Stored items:
Context: an optimization exercise on an open-source flow, tuned for small area, a short achievable clock period and few clock cycles. The choices shown serve that exercise and are no tape-out recipe.
Function was checked by simulation only, so behaviour that the tests miss may differ from the original.
Power and IR drop assume default switching activity.

### flow/run.sh
#!/bin/bash
# synth_recipe.tcl (not shown) runs the flow's synth.tcl, then flattens the netlist and writes it again
# the make line also repeats each setting of config.mk as NAME=value (left out here)
make -C /OpenROAD-flow-scripts/flow DESIGN_CONFIG=/design/flow/config.mk WORK_HOME=/design/flow/orfs CLKGATE_MAP_FILE= SYNTH_SCRIPT=/design/flow/synth_recipe.tcl finish
### flow/config.mk
export PLATFORM = sky130hd
export DESIGN_NAME = adc_capture_top
export DESIGN_NICKNAME = adc_capture_top
export VERILOG_FILES = /design/flow/design.v
export SDC_FILE = /design/flow/constraint.sdc
export NUM_CORES = 4
export LEC_CHECK = 0
export CAP_MARGIN = 20
export CORE_MARGIN = 2
export CORE_UTILIZATION = 55
export CTS_CLUSTER_DIAMETER = 80
export CTS_CLUSTER_SIZE = 20
export SETUP_SLACK_MARGIN = 2.2
export SLEW_MARGIN = 20
### flow/constraint.sdc
create_clock -name core_clock -period 4.0 [get_ports {data_clk_div}]
set_input_delay 0.8000 -clock core_clock [delete_from_list [all_inputs] [get_ports {data_clk_div}]]
set_output_delay 0.8000 -clock core_clock [all_outputs]
set_load 0.01 [all_outputs]
### flow/design.v
package adc_pkg;
	typedef struct packed {
		logic [8-1:0] frame;
		logic [8-1:0] ch0_a;
		logic [8-1:0] ch0_b;
		logic [8-1:0] ch1_a;
		logic [8-1:0] ch1_b;
	} lane_words_t;
	typedef struct packed {
		logic [16-1:0] ch0;
		logic [16-1:0] ch1;
	} sample_pair_t;
	typedef enum logic [1:0] {
		ALIGN_IDLE,
		ALIGN_CHECK,
		ALIGN_WAIT,
		ALIGN_LOCKED
	} align_state_e;
	typedef enum logic [1:0] {
		CAP_IDLE,
		CAP_RUN,
		CAP_DONE
	} cap_state_e;
endpackage
package host_pkg;
	typedef enum logic [1:0] {
		CMD_WRITE_CTRL,
		CMD_READ_STATUS,
		CMD_READ_SAMPLE
	} host_cmd_e;
	typedef struct packed {
		host_cmd_e cmd;
		logic [6-1:0] addr;
		logic [31:0] wdata;
	} host_req_t;
	typedef struct packed {
		logic [31:0] rdata;
	} host_rsp_t;
	typedef struct packed {
		logic adc_enable;
		logic capture_enable;
	} ctrl_t;
	typedef struct packed {
		logic frame_valid;
		logic [2:0] bitslip_count;
		logic [1:0] cap_state;   
		logic adc_enable;
		logic capture_enable;
	} status_t;
endpackage
`timescale 1ns/1ps
module adc_capture_top (
	input  logic        data_clk_div,
	input  logic        rst_n,
	input  logic [39:0] lanes,
	input  logic [39:0] host_req,
	input  logic        host_req_valid,
	output logic        host_ack,
	output logic [31:0] host_rsp
);
	localparam int DW = 2*16;
	localparam int N  = 64;
	localparam int AW = 6;
	function automatic logic [8-1:0] slip(input logic [8-1:0] b,
			input logic [2:0] n);
		logic [2*8-1:0] dbl;
		dbl = {b, b} >> n;
		slip = dbl[8-1:0];
	endfunction
	adc_pkg::lane_words_t lanes_s;
	host_pkg::host_req_t  req;
	assign lanes_s = lanes;
	assign req     = host_req;
	logic          ack;
	logic          adc_en, cap_en;
	logic [6:0]    cnt;           
	logic          cap_sh;        
	logic          sh;            
	logic [AW-1:0] pn;            
	logic          rd_q;          
	logic          st_q;          
	logic [7:0]    st_snap;       
	logic          frame_valid;
	logic [2:0]    bitslip;
	logic [DW-1:0] rsp;
	logic [DW*N-1:0] ring;
	logic is_wr, is_st, is_rd;
	logic cap_active, hit, ready, rise, arm, rd_ok, cap_sh_d, turn;
	assign is_wr = (req.cmd == 2'd0);
	assign is_st = (req.cmd == 2'd1);
	assign is_rd = (req.cmd == 2'd2);
	assign cap_active = cap_en & ~cnt[6];
	assign hit    = (req.addr == pn);
	assign rd_ok  = is_rd & ~cap_active;
	assign ready  = ~is_rd | cap_active | hit;
	assign rise   = host_req_valid & ~ack & ready;
	assign arm    = rise & is_wr & req.wdata[0] & ~cap_en;
	assign cap_sh_d = arm | (cap_en & (cnt < 7'd63));
	assign turn   = (ack & ~host_req_valid & rd_q) | (host_req_valid & ~ack & rd_ok & ~hit);
	logic [7:0] m;
	always_comb begin
		for (int s = 0; s < 8; s++)
			m[s] = (slip(lanes_s.frame, 3'(s)) == 8'b1111_0000);
	end
	always_ff @(posedge data_clk_div or negedge rst_n) begin
		if (!rst_n) begin
			frame_valid <= 1'b0;
			bitslip <= '0;
		end else begin
			frame_valid <= adc_en & (|m);
			bitslip <= adc_en ? {m[4] | m[5] | m[6] | m[7],
			                     m[2] | m[3] | m[6] | m[7],
			                     m[1] | m[3] | m[5] | m[7]} : 3'd0;
		end
	end
	always_ff @(posedge data_clk_div or negedge rst_n) begin
		if (!rst_n) begin
			ack <= 1'b0;
			adc_en <= 1'b0;
			cap_en <= 1'b0;
			cap_sh <= 1'b0;
			sh <= 1'b0;
			rd_q <= 1'b0;
			pn <= '0;
		end else begin
			ack <= host_req_valid & (ack | ready);
			if (rise & is_wr) begin
				adc_en <= req.wdata[1];
				cap_en <= req.wdata[0];
			end
			cap_sh <= cap_sh_d;
			sh <= cap_sh_d | turn;
			if (rise) begin
				rd_q <= rd_ok;
			end
			pn <= cap_sh_d ? '0 : (turn ? pn + 1'b1 : pn);
		end
	end
	always_ff @(posedge data_clk_div) begin
		if (arm)
			cnt <= '0;
		else if (cap_active)
			cnt <= cnt + 7'd1;
	end
	always_ff @(posedge data_clk_div) begin
		if (sh)
			ring <= {ring[DW*(N-1)-1:0],
			         cap_sh ? {slip(lanes_s.ch0_a, bitslip), slip(lanes_s.ch0_b, bitslip),
			                   slip(lanes_s.ch1_a, bitslip), slip(lanes_s.ch1_b, bitslip)}
			                : ring[DW*N-1 -: DW]};
	end
	host_pkg::status_t status;
	always_comb begin
		status.frame_valid = frame_valid;
		status.bitslip_count = bitslip;
		status.cap_state = ~cap_en ? 2'd0 : ((cnt[6] | (&cnt[5:0])) ? 2'd2 : 2'd1);
		status.adc_enable = adc_en;
		status.capture_enable = cap_en;
	end
	always_ff @(posedge data_clk_div) begin
		if (!ack) begin
			st_q <= is_st;
			st_snap <= status;
		end
	end
	always_ff @(posedge data_clk_div) begin
		if (ack)
			rsp <= rd_q ? ring[DW*N-1 -: DW] : st_q ? DW'(st_snap) : '0;
		else
			rsp <= rd_ok ? (sh ? ring[DW*(N-1)-1 -: DW] : ring[DW*N-1 -: DW]) :
			       is_st ? DW'(status) : '0;
	end
	assign host_ack = ack;
	assign host_rsp = rsp;
endmodule
==> results by group, run 1 <==
Drt
  • DR WL/cell: 20.3 um
  • Drt drc: 0
  • 1st-iter DRT viols: 2,566
  • WL final: 87.3 mm
  • Via count: 23,200
  • Antenna violation net count after detailed routing: 0
  • First-pass DRT Iterations: 5
  • Vias per cell: 5.39

Clocking
  • CTS tree: done
  • Clk sinks: 2,112
  • Total CTS buffers: 116
  • Clock root buffer: clkbuf_16
  • H-tree depth: 3
  • CTS clk-pin slew, worst paths: 0.08 ns
  • Clk latency of the worst-skew pair: 0.70 ns
  • Deepest clock path buffer count: 3

Yosys
  • EDFF count, synth: 2,057
  • Seq/Total Area, Yosys: 95.8%
  • Synth Instances: 2,442
  • Syn Nets: 2,527
  • Synth top area cells: edfxtp_1 94%, dfxtp_1 1.2%, mux4_2 1.1%, mux2i_1 0.64%, dfrtp_1 0.61%
  • Average size of a mapped cell: 26.9 um^2
  • Top cell type by total area after synthesis: edfxtp_1
  • Async SR Flop Fraction: 0.758%
  • Area share of the largest cell type after synthesis: 94.0%
  • Library cells used by synthesis: 52
  • Post-Syn Area: 65,700 um^2
  • Most used flip-flop cell after synthesis: edfxtp_1
  • Synthesis warning total: 1
  • Yosys reg bits: 2,112

Finish
  • Util after Layout: 61.9%
  • Share of layout cells above drive strength 1: 13.2%
  • Most frequent cells in the layout: 2,057 x edfxtp_1, 129 x clkbuf_16, 57 x clkbuf_1, 49 x clkdlybuf4s50_1, 43 x buf_4
  • Design Area, Final: 73,200 um^2
  • Most common cell after layout, fill and taps aside: edfxtp_1
  • Layout Nets: 2,785
  • Area Growth Syn to Fin: 11.4%

Critical path
  • CP required: 3.20 ns
  • Slowest cell on crit path: dfrtp_2
  • WS Path Type: register to output pin
  • Crit Path Max Fanout: 2
  • Crit-path cells: buf_6
  • CP Capture Type: output pin
  • Worst setup SP type: register
  • CP Data Arrival Time: 1.26 ns
  • CP max stage delay: 0.43 ns
  • Top delay family on crit path: flip-flops
  • Crit path buffers/inverters: 1

Global route
  • Largest net degree at the start of global routing: 183
  • Antenna violations before repair: 6
  • Vias in the first global route: 22,100
  • Total grt overflow: 0
  • Global-route wire length before repair: 129 mm
  • GRT Total Usage: 13.7%

Timing
  • Clk_skew: 0.0217 ns
  • Worst hold margin: 0.412 ns
  • RSZ-0062 raised after global routing: yes
  • Final setup fails: 0
  • Final Hold Viols: 0
  • Slew headroom: 45.3%
  • Final Max Tran Viols: 0
  • Min Tclk post-route: 2.06 ns
  • Fmax: 486 MHz
  • Final Cycle Share: 51.5%
  • TNS Setup: 0 ns
  • Worst slew pin tran: 0.818 ns

Die
  • Initial Util: 55.6%
  • Die height: 350 um
  • CORE AREA: 118,000 um^2
  • Chip Width: 350 um
  • # rows: 126
  • Die ar.: 122,000 um^2
  • IO Count: 116

Flow run
  • Max-Cap Viols: 0

Placement
  • Placed instance area: 68,800 um^2
  • Hpwl dp: 41.2 mm
  • Final GP Congestion: 0.789
  • Port Buffer Count: 85

Pwr
  • Clk network pwr share: 29.5%
  • P_sw: 7.80 mW
  • Flop pwr share: 66.8%
  • Leak: 22.9 nW
  • Peak supply drop: 354 uV
  • Sw Ratio: 19.6%
  • Pwr dens: 544 nW/um^2
  • Pint: 32.0 mW
  • Gate power share: 3.7%

Min path
  • Hold crit path type: register to register

Status
  • Status: finished clean
-- worst paths after layout --
kind / end / from / slack [ns] / cells past startpoint
worst min-delay path: ring[276] / ring[244] / 0.41 / 0
worst max-delay path: host_ack / ack / 1.94 / 1
max in group asynchronous: bitslip[1] / rst_n / 2.87 / 1
min in group asynchronous: rd_q / rst_n / 0.55 / 1
worst max register to register: ring[28] / bitslip[0] / 2.04 / 5
worst min register to register: ring[276] / ring[244] / 0.41 / 0
-- cells in the mapped netlist (all sizes together) (2+ instances only) --
master	number
inv	5
a22o	25
nor2b	8
dfxtp	39
nand2b	7
xnor2	7
mux4	32
xor2	5
a2111o	2
mux2	2
nor3	3
a222oi	6
and3	5
dfrtp	16
or3	4
nor4bb	2
nor3b	2
ha	2
mux2i	42
edfxtp	2057
buf	20
nand2	16
nand3	6
nor2	42
o21ai	14
a21oi	41
and2	4
clkbuf	10
nand4	3
nor4b	2
-- kinds of logic (layout without fill, tap and decap cells) --
kind of cell,Yosys count,in the layout,share of synthesized area (%)
compound gates,98,98,1.02
other cells,0,1,0
mux,76,76,1.77
simple gates,107,107,0.903
fa+ha+maj,2,2,0.0381
buf+inv,35,356,0.280
xor+xnor,12,12,0.160
flops,2112,2112,95.8
-- stage by stage --
step	std cells	power, mW	setup slack (ns)
after floorplan	2442	28.7	-12.06
after global placement	4077	28.3	1.27
after detailed placement	4077	28.4	1.22
after CTS	4278	40.3	1.88
after global routing	4299	41.4	1.88
final	4300	39.8	1.94
-- layout make-up --
type / count / area [um^2]
repair buffers: 170 / 2150
clock inverters: 5 / 43.8
fillers: 7841 / 45100
inverters: 5 / 22.5
multi-input cells: 295 / 2840
clock buffers: 176 / 3190
flip-flops and latches: 2112 / 63000
well taps: 1536 / 1920
diodes: 1 / 2.50
-- layer usage --
metal  vias to the layer above  wire [um]  track usage, %
met4                         0       2100            3.97
met5                         -          0               0
met1                     12200      46000            23.6
met3                       143       4140            2.69
li1                      10400          -               -
met2                       508      35100            17.6
-- power by group through the flow --
stage               clock, mW  combinational [mW]  sequential [mW]
global route             13.0                1.62             26.7
finish                   11.8                1.47             26.6
CTS                      12.3                1.39             26.6
detailed placement          0                1.29             27.1
global placement            0                1.21             27.1
floorplan                   0               0.247             28.4
-- flip-flops by register name, indices dropped and copies added, names as in the netlist --
name	flops
rsp	32
st_snap	8
ack	1
cnt	7
pn	6
ring	2048
sh	1
bitslip	3
st_q	1
frame_valid	1
adc_en	1
cap_sh	1
cap_en	1
rd_q	1
-- repair_timing --
action | CTS | global route
endpoints found under the setup margin | 1953 | 1063
cloned | 5 | 11
setup buffers | 15 | 10
resized for setup | 241 | 43
pin swaps | 21 | 10
hold buffers | 0 | 0
Testbench counts, summed over its fixed seeds: cycles 9,504.
==> inputs of run 2 (changes only) <==
--- a/flow/config.mk
+++ b/flow/config.mk
@@ -8,7 +8,7 @@
 export CAP_MARGIN = 20
 export CORE_MARGIN = 2
 export CORE_UTILIZATION = 55
-export CTS_CLUSTER_DIAMETER = 80
-export CTS_CLUSTER_SIZE = 20
-export SETUP_SLACK_MARGIN = 2.2
+export CTS_CLUSTER_DIAMETER = 100
+export CTS_CLUSTER_SIZE = 25
+export SETUP_SLACK_MARGIN = 2.0
 export SLEW_MARGIN = 20
==> results by group, run 2 <==
Die
  • Die height: 350 um (unchanged)
  • Initial Util: 55.6% (unchanged)
  • IO Count: 116 (unchanged)
  • Chip Width: 350 um (unchanged)
  • # rows: 126 (unchanged)
  • CORE AREA: 118,000 um^2 (unchanged)
  • Die ar.: 122,000 um^2 (unchanged)

Clocking
  • H-tree depth: 3 (unchanged)
  • Clock root buffer: clkbuf_16
  • CTS clk-pin slew, worst paths: 0.11 ns (+0.03 ns)
  • CTS tree: done
  • Clk sinks: 2,112 (unchanged)
  • Clk latency of the worst-skew pair: 0.70 ns (about the same)
  • CTS Hold Buffers Added: 0 (unchanged)
  • Deepest clock path buffer count: 3 (unchanged)
  • Total CTS buffers: 94 (-19%)

Critical path
  • WS Path Type: register to output pin
  • Top delay family on crit path: flip-flops
  • CP Capture Type: output pin
  • CP max stage delay: 0.44 ns (about the same)
  • Crit-path cells: buf_6
  • Worst setup SP type: register
  • Crit path buffers/inverters: 1 (unchanged)
  • Worst r2r src: ack
  • Crit path launch: ack
  • CP Data Arrival Time: 1.26 ns (about the same)
  • CP required: 3.20 ns (about the same)
  • Slowest cell on crit path: dfrtp_2
  • Crit Path Max Fanout: 2 (unchanged)

Yosys
  • Most used flip-flop cell after synthesis: edfxtp_1
  • Async SR Flop Fraction: 0.758% (unchanged)
  • Average size of a mapped cell: 26.9 um^2 (unchanged)
  • Simple logic cell fraction of the synthesized area: 0.903% (unchanged)
  • Synth Instances: 2,442 (unchanged)
  • Post-synth top cells: 2,057 x edfxtp_1, 42 x mux2i_1, 41 x a21oi_1, 41 x nor2_1, 39 x dfxtp_1
  • Most common cell in the netlist: edfxtp_1
  • Fraction of the mapped netlist area in compound gates: 1.02% (unchanged)
  • XOR/XNOR share of the synthesized area: 0.160% (unchanged)
  • Synthesis warning total: 1 (unchanged)
  • Seq/Total Area, Yosys: 95.8% (unchanged)
  • Post-Syn Area: 65,700 um^2 (unchanged)
  • EDFF count, synth: 2,057 (unchanged)
  • Post-Synth Adder-Cell Area: 0.0381% (unchanged)
  • Top cell type by total area after synthesis: edfxtp_1
  • Portion of netlist area occupied by mux cells: 1.77% (unchanged)
  • Syn Nets: 2,527 (unchanged)
  • Library cells used by synthesis: 52 (unchanged)
  • Yosys reg bits: 2,112 (unchanged)
  • Area share of the largest cell type after synthesis: 94.0% (unchanged)
  • Synth top area cells: edfxtp_1 94%, dfxtp_1 1.2%, mux4_2 1.1%, mux2i_1 0.64%, dfrtp_1 0.61%
  • Largest family of logic cells by synthesized area: multiplexers

Pwr
  • P_sw: 7.48 mW (-4.2%)
  • Sw Ratio: 19.5% (-0.13 points)
  • Peak supply drop: 350 uV (-1.0%)
  • Pint: 30.9 mW (-3.4%)
  • Pwr dens: 536 nW/um^2 (-1.5%)
  • Gate power share: 3.4% (-0.3 points)
  • Clk network pwr share: 27.4% (-2.1 points)
  • Leak: 22.2 nW (-2.9%)
  • Flop pwr share: 69.3% (+2.5 points)

Drt
  • Via count: 22,700 (-2.1%)
  • Antenna violation net count after detailed routing: 0 (unchanged)
  • First-pass DRT Iterations: 5 (unchanged)
  • DR WL/cell: 19.3 um (-4.8%)
  • 1st-iter DRT viols: 2,465 (-3.9%)
  • Vias per cell: 5.36 (-0.54%)
  • WL final: 81.8 mm (-6.3%)
  • Drt drc: 0 (unchanged)

Flow run
  • Max-Cap Viols: 0 (unchanged)

Status
  • Status: finished clean

Timing
  • Worst slew pin tran: 0.937 ns (+0.120 ns)
  • Clk_skew: 0.0420 ns (+0.0203 ns)
  • Final setup fails: 0 (unchanged)
  • Final Max Tran Viols: 0 (unchanged)
  • Slew headroom: 37.5% (-7.8 points)
  • RSZ-0062 raised after global routing: yes
  • Final Hold Viols: 0 (unchanged)
  • TNS Setup: 0 ns (unchanged)
  • Final WS setup: 1.94 ns (-0.00677 ns)
  • Min Tclk post-route: 2.06 ns (+0.00677 ns)
  • Fmax: 484 MHz (-0.33%)
  • Final Cycle Share: 51.6% (+0.17 points)

Finish
  • Largest register by flop count: ring
  • Most frequent cells in the layout: 2,057 x edfxtp_1, 96 x clkbuf_16, 52 x clkdlybuf4s50_1, 45 x clkbuf_1
  • Antenna Cells: 0 (-1)
  • Layout Nets: 2,733 (-1.9%)
  • Area Growth Syn to Fin: 9.04%
  • Regs by FF count: ring x2048, rsp x32, st_snap x8
  • Max FFs per register: 2,048 (unchanged)
  • Most common cell after layout, fill and taps aside: edfxtp_1
  • Share of layout cells above drive strength 1: 9.97% (-3.2 points)

Global route
  • Global-route wire length before repair: 126 mm (-2.7%)
  • Total grt overflow: 0 (unchanged)
  • Largest net degree at the start of global routing: 183 (unchanged)
  • Vias in the first global route: 21,700 (-1.7%)
  • Antenna violations before repair: 4 (-2)
  • GRT Total Usage: 13.2% (-0.47 points)

Min path
  • Hold crit path type: register to register
  • Hold path startpoint: ring[780]

Placement
  • Port Buffer Count: 85 (unchanged)
  • DP Worst Slack: 1.22 ns (unchanged)
  • Hpwl dp: 41.2 mm (unchanged)
  • Final GP Congestion: 0.789 (unchanged)
## run 2: what timing repair did
action / 4_1_cts / 5_1_grt
setup buffers: 11 / 0
endpoints found under the hold margin: 0 / 0
pin swaps: 0 / 0
endpoints found under the setup margin: 1405 / 161
gates resized for setup: 188 / 8
## run 2: path summary, 6_finish.rpt
check | slack [ns] | end | depth (start not counted)
max in group asynchronous | 2.89 | bitslip[1] | 1
min in group asynchronous | 0.53 | adc_en | 1
hold reg to reg | 0.41 | ring[812] | 0
hold / removal | 0.41 | ring[812] | 0
setup reg to reg | 2.09 | pn[4] | 5
setup / recovery | 1.94 | host_ack | 1
## run 2: worst reg2reg max path: cells and delay by family, from the launching register on
| family | cells | cell delay [ns] |
|---|---|---|
| compound gates | 2 | 0.57 |
| buf+inv | 1 | 0.16 |
| flops | 1 | 0.40 |
| simple gates | 2 | 0.71 |
## run 2: per-stage QoR
stage                     hold WS [ns]  cell area (um^2)  util, %  instances  power [mW]
after floorplan                  0.400             65700        -       2442        28.7
after global placement           0.400             68800     58.2       4077        28.3
after detailed placement         0.405             68800     58.2       4077        28.4
after CTS                        0.405             71600     60.5       4234        39.0
after global routing             0.419             71600     60.6       4234        39.9
final                            0.408             71600     60.6       4234        38.4
## run 2: layout make-up
class,count,area [um^2]
clock buffers,141,2570
clock inverters,5,58.8
fillers,7980,46600
inverters,5,18.8
multi-input cells,295,2570
flip-flops and latches,2112,63000
well taps,1536,1920
repair buffers,140,1490
## run 2: power by group through the flow
stage | sequential [mW] | combinational (mW) | clock (mW)
5_1_grt | 26.7 | 1.45 | 11.7
2_1_floorplan | 28.4 | 0.247 | 0
3_3_place_gp | 27.1 | 1.21 | 0
3_5_place_dp | 27.1 | 1.29 | 0
4_1_cts | 26.6 | 1.32 | 11.0
6_report | 26.6 | 1.30 | 10.5
## run 2: cell families after synthesis
| family | after synthesis |
|---|---|
| DFF | 2112 |
| adders and majority gates | 2 |
| AOI/OAI and AO/OA | 98 |
| and+or+nand+nor | 107 |
| muxes | 76 |
| xor gates and xnor gates | 12 |
| buffers and inverters | 35 |
## run 2: per-layer routing
layer	up-vias	routed length (um)	GRT usage, %
li1	10200	-	-
met1	11900	43000	22.5
met2	443	33000	17.2
met3	117	3990	2.88
met4	0	1830	3.66
met5	-	0	0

### Goal of the exercise
In the answer, the lines from the first line of the data above through the line containing "Function was checked" must appear exactly as written, with nothing else.

### Answer to this problem
Context: an optimization exercise on an open-source flow, tuned for small area, a short achievable clock period and few clock cycles. The choices shown serve that exercise and are no tape-out recipe.
Function was checked by simulation only, so behaviour that the tests miss may differ from the original.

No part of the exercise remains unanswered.